[DATA TO USE — start]
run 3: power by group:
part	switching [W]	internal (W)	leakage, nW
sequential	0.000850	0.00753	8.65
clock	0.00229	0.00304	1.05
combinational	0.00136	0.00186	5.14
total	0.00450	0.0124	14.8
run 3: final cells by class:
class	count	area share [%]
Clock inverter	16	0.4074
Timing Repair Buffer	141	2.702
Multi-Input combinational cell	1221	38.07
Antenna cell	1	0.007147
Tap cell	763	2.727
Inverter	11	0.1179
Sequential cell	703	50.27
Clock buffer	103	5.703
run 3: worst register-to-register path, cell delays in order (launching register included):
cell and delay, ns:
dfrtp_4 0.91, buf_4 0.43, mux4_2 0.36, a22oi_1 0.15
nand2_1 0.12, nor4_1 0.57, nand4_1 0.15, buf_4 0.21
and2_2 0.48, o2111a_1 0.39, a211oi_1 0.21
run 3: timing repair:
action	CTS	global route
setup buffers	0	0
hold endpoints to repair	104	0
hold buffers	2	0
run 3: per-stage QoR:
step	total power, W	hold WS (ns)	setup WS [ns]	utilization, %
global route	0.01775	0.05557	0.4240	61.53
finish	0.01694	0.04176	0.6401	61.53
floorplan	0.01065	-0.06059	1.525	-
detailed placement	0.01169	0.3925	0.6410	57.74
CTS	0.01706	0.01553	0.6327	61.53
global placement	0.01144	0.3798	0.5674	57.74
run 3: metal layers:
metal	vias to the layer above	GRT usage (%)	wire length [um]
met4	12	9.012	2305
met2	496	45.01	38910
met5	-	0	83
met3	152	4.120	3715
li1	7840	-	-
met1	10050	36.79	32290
[DATA TO USE — finish]
**PROBLEM TO WORK ON**
Only the lines from the one with "run 3: timing" to the end of the entries above belong in your answer. Retype them exactly.

**THE ANSWER**
run 3: timing repair:
action	CTS	global route
setup buffers	0	0
hold endpoints to repair	104	0
hold buffers	2	0
run 3: per-stage QoR:
step	total power, W	hold WS (ns)	setup WS [ns]	utilization, %
global route	0.01775	0.05557	0.4240	61.53
finish	0.01694	0.04176	0.6401	61.53
floorplan	0.01065	-0.06059	1.525	-
detailed placement	0.01169	0.3925	0.6410	57.74
CTS	0.01706	0.01553	0.6327	61.53
global placement	0.01144	0.3798	0.5674	57.74
run 3: metal layers:
metal	vias to the layer above	GRT usage (%)	wire length [um]
met4	12	9.012	2305
met2	496	45.01	38910
met5	-	0	83
met3	152	4.120	3715
li1	7840	-	-
met1	10050	36.79	32290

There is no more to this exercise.